What the task requires
Would you write out, word for word, each line of the records below from the top through the one holding "input [2:0]in;"?

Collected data
+--

From an optimization exercise on the open Yosys and OpenROAD flow, aimed at small area, a short achievable clock period and few clock cycles; shortcuts taken in it are not production practice. Only simulation tests tie the RTL to the original design; equivalence was not proved. The flow treats the clock pin as an ideal source, which a real chip does not have. Power and IR drop assume default switching activity.

==> flow/design.v <==
module Decoder (in, out);
input [2:0]in;
output [7:0] out;
wire [7:0] out;
assign out =
(in == 3'b000 ) ? 8'b0000_0001 :
(in == 3'b001 ) ? 8'b0000_0010 :
(in == 3'b010 ) ? 8'b0000_0100 :
(in == 3'b011 ) ? 8'b0000_1000 :
(in == 3'b100 ) ? 8'b0001_0000 :
(in == 3'b101 ) ? 8'b0010_0000 :
(in == 3'b110 ) ? 8'b0100_0000 :
(in == 3'b111 ) ? 8'b1000_0000 : 8'h00;
endmodule
module Mux16Bit(a,b,sel,out);
input [15:0] a,b;
input sel;
output [15:0]out;
assign out=(sel)?b:a;
endmodule
module Addition(input [15:0]Rs,
                 input [15:0]Rd,
                 input Enable,
                 output reg[2:0] Ccr,
                 output reg[15:0] Out
               );
always@ * begin
if( Enable==1'b1)
begin
 {Ccr[2],Out}=Rs+Rd;
Ccr[0] = (Out == 16'b0) ? 1'b1 : 1'b0 ;
Ccr[1] = (Out[15]== 1'b1) ? 1'b1 : 1'b0 ;
end
else begin
Out=16'b0;
Ccr=3'b0;
end
end
endmodule
module Ldm(input[15:0] ImmediateValue,input Enable,output reg[15:0] Out);
always@* begin
if(Enable == 1'b1) begin
Out = ImmediateValue;
end else begin
Out = 16'b0;
end
end
endmodule
module Not(input[15:0] Rs,input Enable,output reg[15:0] Out,output reg[2:0] Ccr);
always@* begin
Ccr[2] = 1'b0;
if(Enable == 1'b1) begin
Out = ~Rs;
if(Out == 16'b0) begin
Ccr[0] = 1'b1;
end else begin
Ccr[0] = 1'b0;
end
if(Out[15] == 1'b1) begin
Ccr[1] = 1'b1;
end else begin
Ccr[1] = 1'b0;
end
end else begin
Out = 16'b0;
Ccr = 3'b0;
end
end
endmodule
module Sw(input[15:0] ImmediateValue,input Enable,output reg[15:0] Out);
  always@*
  begin
    if(Enable == 1'b1)
    begin
      Out = ImmediateValue;
    end
    else
    begin
      Out = 16'b0;
    end
  end
endmodule
module ALU(input [15:0]Rs,
           input [15:0]Rd,
           input[2:0]AluOp,
            output[2:0] Ccr,
            output[15:0] Out
                 );
wire [7:0] DecOut;
wire [15:0] addOut, ldmOut, notOut, swOut;
wire [2:0] addCcr, notCcr;
 Decoder deco(AluOp,DecOut);
Addition addOp (Rs,Rd,DecOut[3], addCcr, addOut);
Ldm ldmOp (Rd ,DecOut[1], ldmOut);
 Not notOp ( Rd, DecOut[4], notOut, notCcr);
 Sw swOp( Rs,DecOut[2] ,swOut);
assign Out = addOut | ldmOut | notOut | swOut;
assign Ccr = addCcr | notCcr;
endmodule
module Execution(input [15:0]op1,
                 input [15:0]op2,
                 input[15:0]immediate,
                 input[2:0]AluOp,
                 input AluScr,
                 output[2:0] Ccr,
                 output[15:0]MemoryAddress,
                 output[15:0] Out
                 );
wire [15:0] Rd;
 Mux16Bit muxRd(op2,immediate,AluScr,Rd);
 ALU alu(op1,Rd,AluOp,Ccr, Out);
assign MemoryAddress=Rd;
endmodule
module controlUnit (
    input[4:0] opCode,
    output[4:0] aluOp,
    output RegWR, MemR, MemWR, aluSrc, ldm
  );
  assign aluSrc = ~opCode[4] & ~opCode[3] & ~opCode[2] & ~opCode[1] & opCode[0];
  assign MemR = 1'b0;
  assign ldm = aluSrc;
  assign aluOp = opCode;
  assign MemWR = ~opCode[4] & ~opCode[3] & ~opCode[2] & opCode[1] & ~opCode[0];
  assign RegWR = ~opCode[4] & ~opCode[3] & (opCode[2] & ~opCode[1] & ~opCode[0] | ~opCode[2] & opCode[0]);
endmodule
module RegFile_memo #(parameter N = 16) (write_enable, read_data1, read_data2, write_data, clk, rst, read_addr1, read_addr2, write_addr);
  input write_enable, clk, rst;
  input [N-1:0] write_data;
  output [N-1:0] read_data1;
  output [N-1:0] read_data2;
  input [2:0] read_addr1;
  input [2:0] read_addr2;
  input [2:0] write_addr;
  integer i;
  reg [N-1:0] arr_regs [7:0];
  always @(posedge clk, posedge rst)
  begin
    if(rst)
    begin
      for(i = 0; i < 8; i = i + 1)
        arr_regs[i] <= 0;
    end
    else if(write_enable)
      arr_regs[write_addr] <= write_data;
  end
  assign read_data1 = arr_regs[read_addr1];
  assign read_data2 = arr_regs[read_addr2];
endmodule
module ID #(parameter width = 16) (
    instruction, RW_sig_out, aluSrc_sig, MemWR_sig, MemR_sig, RW_Sig_in, Reg_data, aluOp_sig, op1, R_op2, I_op2, RW_Out_addr, RW_In_addr, clk, rst, ldm
  );
  input clk, rst;
  input [width - 1 : 0] instruction;
  wire [2 : 0] read_addr1, read_addr2;    
  output [15 : 0] op1, R_op2, I_op2;
  output [2 : 0] RW_Out_addr;   
  input [2 : 0] RW_In_addr;
  wire [4:0] opCode;
  output wire [4:0] aluOp_sig;
  output wire RW_sig_out, aluSrc_sig, MemWR_sig, MemR_sig;   
  input RW_Sig_in;
  input [15:0] Reg_data;
  output ldm;
  RegFile_memo
    RegFile_memo_dut (
      .write_enable ( RW_Sig_in ),
      .clk ( clk ),
      .rst ( rst ),
      .write_data (Reg_data ),
      .read_data1 (op1 ),
      .read_data2 (R_op2 ),
      .read_addr1 (read_addr1 ),
      .read_addr2 (read_addr2 ),
      .write_addr  ( RW_In_addr)
    );
  controlUnit
    controlUnit_dut (
      .opCode (opCode ),
      .aluOp (aluOp_sig ),
      .RegWR (RW_sig_out ),
      .MemR (MemR_sig ),
      .MemWR (MemWR_sig ),
      .aluSrc  ( aluSrc_sig),
      .ldm(ldm)
    );
  assign opCode = instruction  [width - 1 : width - 5];
  assign read_addr1 = instruction[width - 6 : width - 8];
  assign read_addr2 = instruction[width - 9 : width - 11];
  assign RW_Out_addr = instruction[width - 9 : width - 11];
  assign I_op2 = instruction[width - 1 : 0];
endmodule
module pcCircuit #(parameter addressWidth = 20) (
    clk, enable, rst, addR
  );
  input clk, enable, rst;
  output [addressWidth - 1 : 0] addR;   
  reg [addressWidth - 1 : 0] pc;
  always @(posedge clk, posedge rst)
  begin
    if(rst)
      pc <= 20'h20;
    else if (enable)
      pc <= pc + 1'b1;
  end
  assign addR = pc;
endmodule
module IF (
    clk, rst, enable, pc, imem_data, instruction
  );
  input clk, rst, enable;
  output [19:0] pc;
  input [15:0] imem_data;
  output [15:0] instruction;
  pcCircuit
    pcCircuit_dut (
      .clk (clk ),
      .enable (enable ),
      .rst ( rst ),
      .addR  ( pc )
    );
  assign instruction = imem_data;
endmodule
module WriteBack(input [15:0]Load,
                 input [15:0]Rd,
                 input Wb,
                 output wire[15:0] WriteData
               );
Mux16Bit mux(Rd,Load,Wb,WriteData);
endmodule
module Processor (
    clk, rst, start,
    imem_addr, imem_data,
    dmem_we, dmem_addr, dmem_wdata
  );
  input clk, rst, start;
  output [19:0] imem_addr;
  input  [15:0] imem_data;
  output        dmem_we;
  output [11:0] dmem_addr;
  output [15:0] dmem_wdata;
  reg        run;               
  reg [19:0] pcx;               
  wire [19:0] pc = pcx ^ 20'h20;
  reg        d_ldm, d_std, d_add, d_not;
  reg [2:0]  rt;                
  reg [7:0]  sel_s, sel_t;      
  reg        fa_add, fa_nadd;   
  reg        fb_add, fb_nadd;   
  reg [15:0] A, B;              
  reg        e_add, e_pass, e_not, e_std;
  reg        e_we;              
  reg        e_clr;             
  reg [2:0]  e_rt;
  reg [15:0] R [0:7];
  wire go = run | start;
  wire [19:0] pc_next;
  Inc20 pc_inc (.a(pc), .ci(go), .y(pc_next));
  wire d_wr = d_ldm | d_add | d_not;
  wire       n_val = go & ~d_ldm;
  wire [4:0] n_op  = imem_data[15:11];
  wire [2:0] n_rs  = imem_data[10:8];
  wire [2:0] n_rt  = imem_data[7:5];
  wire       n_ldm = n_op == 5'd1;
  wire       hit_s = rt == n_rs;    
  wire       hit_t = rt == n_rt;
  wire [15:0] sum;
  Adder16 add (.a(A), .b(B), .s(sum));
  wire [15:0] bn     = B ^ {16{e_not}};
  wire [15:0] bx     = bn & {16{e_pass}};
  wire [15:0] result;    
  LateOr16 res_or (.s(sum), .en(e_add), .e(bx), .y(result));
  reg  [15:0] rf_s, rf_t;
  integer k;
  always @(*)
  begin
    rf_s = 16'b0;
    rf_t = 16'b0;
    for (k = 0; k < 8; k = k + 1)
    begin
      rf_s = rf_s | (R[k] & {16{sel_s[k]}});
      rf_t = rf_t | (R[k] & {16{sel_t[k]}});
    end
  end
  wire [15:0] early_s = rf_s | (bn & {16{fa_nadd}});
  wire [15:0] early_t = rf_t | (bn & {16{fb_nadd}}) | (imem_data & {16{d_ldm}});
  wire [15:0] rd_s, rd_t;
  LateOr16 fwd_s (.s(sum), .en(fa_add), .e(early_s), .y(rd_s));
  LateOr16 fwd_t (.s(sum), .en(fb_add), .e(early_t), .y(rd_t));
  always @(posedge clk, posedge rst)
  begin
    if (rst)
    begin
      run    <= 1'b0;
      pcx    <= 20'h0;
      d_ldm  <= 1'b0;
      d_std  <= 1'b0;
      d_add  <= 1'b0;
      d_not  <= 1'b0;
      e_add  <= 1'b0;
      e_pass <= 1'b0;
      e_std  <= 1'b0;
      e_we   <= 1'b0;
      e_clr  <= 1'b1;
    end
    else
    begin
      run    <= go;
      pcx    <= pc_next ^ 20'h20;
      d_ldm  <= n_val & (n_op == 5'd1);
      d_std  <= n_val & (n_op == 5'd2);
      d_add  <= n_val & (n_op == 5'd3);
      d_not  <= n_val & (n_op == 5'd4);
      e_add  <= d_add;
      e_pass <= d_ldm | d_not;
      e_std  <= d_std;
      e_we   <= d_wr;
      e_clr  <= ~go;
    end
  end
  always @(posedge clk)
  begin
    rt      <= n_rt;
    e_rt    <= rt;
    sel_s   <= (8'b1 << n_rs) & {8{~(d_wr & hit_s)}};
    sel_t   <= (8'b1 << n_rt) & {8{~((d_wr & hit_t) | n_ldm)}};
    fa_add  <= d_add & hit_s;
    fa_nadd <= (d_ldm | d_not) & hit_s;
    fb_add  <= d_add & hit_t & ~n_ldm;
    fb_nadd <= (d_ldm | d_not) & hit_t & ~n_ldm;
    A       <= rd_s;
    B       <= rd_t;
    e_not   <= d_not;
  end
  genvar g;
  generate
    for (g = 0; g < 8; g = g + 1)
    begin : regs
      always @(posedge clk)
      begin
        if ((e_we && e_rt == g) || e_clr)
          R[g] <= result;
      end
    end
  endgenerate
  assign imem_addr  = pc;
  assign dmem_we    = e_std;
  assign dmem_addr  = B[11:0];
  assign dmem_wdata = A;
endmodule
module LateOr16 (s, en, e, y);
  input  [15:0] s, e;
  input         en;
  output [15:0] y;
  genvar i;
  generate
    for (i = 0; i < 16; i = i + 1)
    begin : b
      LateOr1 c (.s(s[i]), .en(en), .e(e[i]), .y(y[i]));
    end
  endgenerate
endmodule
module LateOr1 (s, en, e, y);
  input s, en, e;
  output y;
  assign y = (s & en) | e;
endmodule
module Adder16 (a, b, s);
  input  [15:0] a, b;
  output [15:0] s;
  wire [15:0] h;                         
  wire [15:0] gn0, pn0;                  
  wire [15:0] g1, p1;                    
  wire [15:0] gn2, pn2;                  
  wire [15:0] g3, p3;                    
  wire [15:0] gn4;                       
  genvar i;
  generate
    for (i = 0; i < 16; i = i + 1)
    begin : bt
      AddXor  hx (.a(a[i]), .b(b[i]), .y(h[i]));
      AddNand gg (.a(a[i]), .b(b[i]), .y(gn0[i]));
      AddNor  pp (.a(a[i]), .b(b[i]), .y(pn0[i]));
      if (i >= 1) begin : l1
        AddOai21 g (.a1(pn0[i]), .a2(gn0[i-1]), .b1(gn0[i]), .y(g1[i]));
        AddNor   p (.a(pn0[i]), .b(pn0[i-1]), .y(p1[i]));
      end else begin : l1
        AddInv   g (.a(gn0[i]), .y(g1[i]));
        AddInv   p (.a(pn0[i]), .y(p1[i]));
      end
      if (i >= 2) begin : l2
        AddAoi21 g (.a1(p1[i]), .a2(g1[i-2]), .b1(g1[i]), .y(gn2[i]));
        AddNand  p (.a(p1[i]), .b(p1[i-2]), .y(pn2[i]));
      end else begin : l2
        AddInv   g (.a(g1[i]), .y(gn2[i]));
        AddInv   p (.a(p1[i]), .y(pn2[i]));
      end
      if (i >= 4) begin : l3
        AddOai21 g (.a1(pn2[i]), .a2(gn2[i-4]), .b1(gn2[i]), .y(g3[i]));
        AddNor   p (.a(pn2[i]), .b(pn2[i-4]), .y(p3[i]));
      end else begin : l3
        AddInv   g (.a(gn2[i]), .y(g3[i]));
        assign p3[i] = 1'b0;
      end
      if (i >= 8) begin : l4
        AddAoi21 g (.a1(p3[i]), .a2(g3[i-8]), .b1(g3[i]), .y(gn4[i]));
      end else begin : l4
        AddInv   g (.a(g3[i]), .y(gn4[i]));
      end
      if (i >= 1) begin : sm
        AddXnor x (.a(h[i]), .b(gn4[i-1]), .y(s[i]));
      end else begin : sm
        assign s[i] = h[i];
      end
    end
  endgenerate
endmodule
module AddXor (a, b, y);
  input a, b;
  output y;
  assign y = a ^ b;
endmodule
module AddXnor (a, b, y);
  input a, b;
  output y;
  assign y = ~(a ^ b);
endmodule
module AddNand (a, b, y);
  input a, b;
  output y;
  assign y = ~(a & b);
endmodule
module AddNor (a, b, y);
  input a, b;
  output y;
  assign y = ~(a | b);
endmodule
module AddInv (a, y);
  input a;
  output y;
  assign y = ~a;
endmodule
module AddOai21 (a1, a2, b1, y);
  input a1, a2, b1;
  output y;
  assign y = ~((a1 | a2) & b1);
endmodule
module AddAoi21 (a1, a2, b1, y);
  input a1, a2, b1;
  output y;
  assign y = ~((a1 & a2) | b1);
endmodule
module Inc20 (a, ci, y);
  input  [19:0] a;
  input         ci;
  output [19:0] y;
  wire [3:0] ones;     
  wire [4:0] cg;       
  wire [19:0] c;       
  genvar k, j;
  generate
    for (k = 0; k < 4; k = k + 1)
    begin : grp
      IncAnd4 o (.a(a[4*k]), .b(a[4*k+1]), .c(a[4*k+2]), .d(a[4*k+3]), .y(ones[k]));
    end
  endgenerate
  assign cg[0] = ci;
  IncAnd2 cg1 (.a(ci), .b(ones[0]), .y(cg[1]));
  IncAnd3 cg2 (.a(ci), .b(ones[0]), .c(ones[1]), .y(cg[2]));
  IncAnd4 cg3 (.a(ci), .b(ones[0]), .c(ones[1]), .d(ones[2]), .y(cg[3]));
  IncAnd5 cg4 (.a(ci), .b(ones[0]), .c(ones[1]), .d(ones[2]), .e(ones[3]), .y(cg[4]));
  generate
    for (k = 0; k < 5; k = k + 1)
    begin : bits
      assign c[4*k] = cg[k];
      IncAnd2 c1 (.a(cg[k]), .b(a[4*k]), .y(c[4*k+1]));
      IncAnd3 c2 (.a(cg[k]), .b(a[4*k]), .c(a[4*k+1]), .y(c[4*k+2]));
      IncAnd4 c3 (.a(cg[k]), .b(a[4*k]), .c(a[4*k+1]), .d(a[4*k+2]), .y(c[4*k+3]));
      for (j = 0; j < 4; j = j + 1)
      begin : x
        AddXor s (.a(a[4*k+j]), .b(c[4*k+j]), .y(y[4*k+j]));
      end
    end
  endgenerate
endmodule
module IncAnd2 (a, b, y);
  input a, b;
  output y;
  assign y = a & b;
endmodule
module IncAnd3 (a, b, c, y);
  input a, b, c;
  output y;
  assign y = a & b & c;
endmodule
module IncAnd4 (a, b, c, d, y);
  input a, b, c, d;
  output y;
  assign y = a & b & c & d;
endmodule
module IncAnd5 (a, b, c, d, e, y);
  input a, b, c, d, e;
  output y;
  assign y = a & b & c & d & e;
endmodule
==> flow/flow/run.sh <==
#!/bin/bash
# The standard layout (standard.sh) with two changes:
#  - the input and output ports are buffered by a plain buffer
#    (sky130_fd_sc_hd__buf_2) instead of the cell the resizer picks by
#    itself (a delay cell);
#  - after CTS, the level of clock buffers between the root buffer and the
#    leaf buffers is removed (flatten_tree.tcl), so that the root buffer
#    drives the leaf buffers directly: a shorter clock tree, the same for
#    every register.
# Each tool's full output stays in orfs/logs/; make's output goes to
# flow_make_*.log and the tree edit's to flow_tree.log.
set -euo pipefail
export BUFFER_PORTS_ARGS="-buffer_cell sky130_fd_sc_hd__buf_2"
bash standard.sh cts > flow_make_1.log 2>&1
export CTS_ODB=orfs/results/${FLOW_PLATFORM}/Processor/base/4_cts.odb
openroad -no_init -exit flow/flatten_tree.tcl > flow_tree.log 2>&1
bash standard.sh finish > flow_make_2.log 2>&1
==> flow/flow/flatten_tree.tcl <==
# Drive the leaf clock buffers straight from the root clock buffer: each
# buffer between them is removed and its loads are moved to the root's net.
read_db $::env(CTS_ODB)
set block [ord::get_db_block]
set root [$block findInst clkbuf_0_clk]
if {$root eq "NULL"} {
  puts "no root clock buffer clkbuf_0_clk; tree left as it is"
} else {
  set rootnet [[$root findITerm X] getNet]
  set mids {}
  foreach it [$rootnet getITerms] {
    set inst [$it getInst]
    if {$inst eq $root} { continue }
    set master [[$inst getMaster] getName]
    if {[string match sky130_fd_sc_hd__clkbuf_* $master] && [string match clkbuf_* [$inst getName]]} {
      lappend mids $inst
    }
  }
  foreach mid $mids {
    set midnet [[$mid findITerm X] getNet]
    set loads {}
    foreach it [$midnet getITerms] {
      if {[$it getInst] ne $mid} { lappend loads $it }
    }
    foreach it $loads {
      $it disconnect
      $it connect $rootnet
    }
    [$mid findITerm A] disconnect
    [$mid findITerm X] disconnect
    puts "removed [$mid getName]: [llength $loads] loads moved to [$rootnet getName]"
    odb::dbInst_destroy $mid
    odb::dbNet_destroy $midnet
  }
  write_db $::env(CTS_ODB)
}
==> flow/standard.sh <==
#!/bin/bash
# synth_recipe.tcl (not shown) runs the flow's synth.tcl, then flattens the netlist and writes it again
# the make line also repeats each setting of config.mk as NAME=value (left out here)
make -C /OpenROAD-flow-scripts/flow DESIGN_CONFIG=/design/flow/config.mk WORK_HOME=/design/flow/orfs CLKGATE_MAP_FILE= SYNTH_SCRIPT=/design/flow/synth_recipe.tcl "${@:-finish}"
==> flow/config.mk <==
export PLATFORM = sky130hd
export DESIGN_NAME = Processor
export DESIGN_NICKNAME = Processor
export VERILOG_FILES = /design/flow/design.v
export SDC_FILE = /design/flow/constraint.sdc
export NUM_CORES = 4
export LEC_CHECK = 0
export CAP_MARGIN = 20
export CORE_MARGIN = 2
export CORE_UTILIZATION = 50
export CTS_CLUSTER_DIAMETER = 100
export CTS_CLUSTER_SIZE = 30
export PLACE_DENSITY = 0.65
export SETUP_SLACK_MARGIN = 2.3
export SLEW_MARGIN = 20
export SYNTH_HIERARCHICAL = 1
export SYNTH_MINIMUM_KEEP_SIZE = 0
==> flow/constraint.sdc <==
create_clock -name core_clock -period 4.0 [get_ports {clk}]
set_input_delay 0.8000 -clock core_clock [delete_from_list [all_inputs] [get_ports {clk}]]
set_output_delay 0.8000 -clock core_clock [all_outputs]
set_load 0.01 [all_outputs]
==> notes.md, run 1 <==
status - finished clean
Routed wire per std cell - 26.0 µm
CP max-delay cell - dfxtp_4
Layout area overhead - 17.6%
mapped cell area - 9990 µm²
largest net degree at the start of global routing - 32
Via Count - 7636
number of max-cap violations - 0
Port Buf Inserts - 67
die area - 21100 µm²
Hold Vio Cnt, Final - 0
I/O pin count - 68
initial antenna violation count - 0
Largest stage delay, worst path - 0.39 ns
CP arrival - 1.99 ns
area of the multi-input gates - 4170 µm²
chip height - 145 µm
Final GP Congestion - 0.846
worst skew pair latency - 0.41 ns
residual overflow from global routing - 0
vias in the first global route - 7688
worst-path fanout max - 8
unique cell type count in the Yosys netlist - 42
Worst-path clk slew - 0.11 ns
peak ir drop on the vdd network - 0.000351 V
placed inst area - 10200 µm²
remaining antenna violation count after routing - 0
class of the worst hold path - flop to flop
launch point of the critical path - B[4]
hold path startpoint - d_std
Setup TNS Final - 0 ns
Post-Syn Area per Cell - 11.9 µm²
Synth Net Count - 861
pwr dens - 414 nW/µm²
first-pass GRT wire length - 45.1 mm
Slew Viols, Final - 0
CTS buffer count - 11
Seq/Total Area, Yosys - 57.8%
nets - 921
synthesis-stage register bit count - 217
Rel. slew slack - 26.6%
most common cell after layout, fill and taps aside - edfxtp_1
share of layout cells above drive strength 1 - 32.8%
Site Rows - 51
Initial Util - 51.2%
Synth top area share - 38.5%
final instance area - 11700 µm²
FILL cells - 1557
Die X - 145 µm
Via density - 6.52
RSZ-0062 raised after global routing - yes
synthesized instance count - 842
Detailed Route WL - 30.5 mm
TritonCTS Sinks - 217
Synth area leader - edfxtp_1
final worst path period need - 1.88 ns
CP cell instances - nor2_4, o21ai_4, a21oi_2, o21ai_2, a21oi_4, xnor2_2, a21o_2
H-Tree Depth - 1
YS warnings - 8
Finish-stage setup viols - 0
DP Wirelength - 17.3 mm
Crit. End Element - flop
Max Buffers Root-to-Sink - 3
CTS tree - done
Clock Skew - 0.0332 ns
Worst Max-Slew Pin Slew - 1.10 ns
Register Area - 5900 µm²
Synth area leaders - edfxtp_1 (38%), dfxtp_1 (12%), dfrtp_1 (7.3%), a22oi_1 (6.0%), xor2_1 (5.1%)
Finished Layout Cells - 1171
CTS Hold Buffers Added - 0
Detailed Routing Iterations Pass 1 - 7
required time of the critical path - 4.11 ns
# DRC - 0
initial DRC count - 987
P_leak - 4.79 nW
final period utilization - 46.9%
Root Driver - clkbuf_16
FMAX - 0.533 GHz
Total GRT Usage - 28.2%
core area - 19500 µm²
commonest cells after routing, fill and taps aside - edfxtp_1 (128), a22oi_1 (80), nand2_1 (57), xor2_1 (55), buf_4 (54)
post-layout total power - 4.86 mW
Cells after DPL - 1097
Antenna diodes - 0
crit path kind - flop to flop
reg2reg start - B[4]
crit start category - flop
[worst max-delay path: cells and delay by family, from the launching register on]
kind	cells	cell delay [ns]
AOI/OAI and AO/OA	5	0.89
DFF	1	0.39
and+or+nand+nor	1	0.22
xor gates and xnor gates	1	0.10
[cell families after synthesis]
| kind of cell | after synthesis | synth area share, % |
|---|---|---|
| AOI/OAI and AO/OA | 229 | 17.8 |
| DFF | 217 | 57.8 |
| xor gates and xnor gates | 73 | 6.40 |
| buffers and inverters | 100 | 5.30 |
| and+or+nand+nor | 223 | 12.7 |
[timing repair]
item	CTS	global route
buffers inserted	37	22
gates resized for setup	172	36
pin swaps	24	21
setup endpoints to repair	337	207
[where the power goes]
group          internal [mW]  switching [mW]  leakage (nW)
sequential              2.46           0.170          2.09
combinational          0.528           0.582          2.57
clock                  0.444           0.673         0.128
total                   3.43            1.42          4.79
[through the flow]
step	setup slack [ns]	hold WS [ns]	utilization, %
floorplan	2.25	0.331	-
global placement	1.85	0.345	52.5
detailed placement	1.85	0.336	52.5
CTS	2.14	0.376	58.8
global route	2.04	0.380	60.1
finish	2.12	0.375	60.1
[modules after synthesis (local to each module, per instance), a selection]
module / copies in the design / area, µm² / flops+latches
Processor: 1 / 8420 / 217
AddOai21: 25 / 5.00 / 0
AddInv: 15 / 3.75 / 0
AddXor: 36 / 8.76 / 0
AddNand: 26 / 3.75 / 0
IncAnd4: 10 / 8.76 / 0
IncAnd2: 6 / 6.26 / 0
AddXnor: 15 / 8.76 / 0
LateOr1: 48 / 7.51 / 0
Adder16: 1 / 7.51 / 0
IncAnd3: 6 / 6.26 / 0
IncAnd5: 1 / 12.5 / 0
[routing by layer]
| layer | up-vias | part of all wire (%) | track usage, % |
|---|---|---|---|
| met2 | 554 | 46 | 45.1 |
| met4 | 0 | 3.1 | 10.5 |
| met5 | - | 0 | 0 |
| li1 | 3267 | - | - |
| met3 | 86 | 12 | 6.93 |
| met1 | 3729 | 38 | 37.6 |
[cell type report]
type,instances,area share [%]
clock inverters,1,0.256
repair buffers,126,8.41
inverters,23,0.735
flip-flops and latches,217,50.2
multi-input cells,525,35.5
well taps,265,2.82
clock buffers,14,2.08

+--

Response area
From an optimization exercise on the open Yosys and OpenROAD flow, aimed at small area, a short achievable clock period and few clock cycles; shortcuts taken in it are not production practice. Only simulation tests tie the RTL to the original design; equivalence was not proved. The flow treats the clock pin as an ideal source, which a real chip does not have. Power and IR drop assume default switching activity.

==> flow/design.v <==
module Decoder (in, out);
input [2:0]in;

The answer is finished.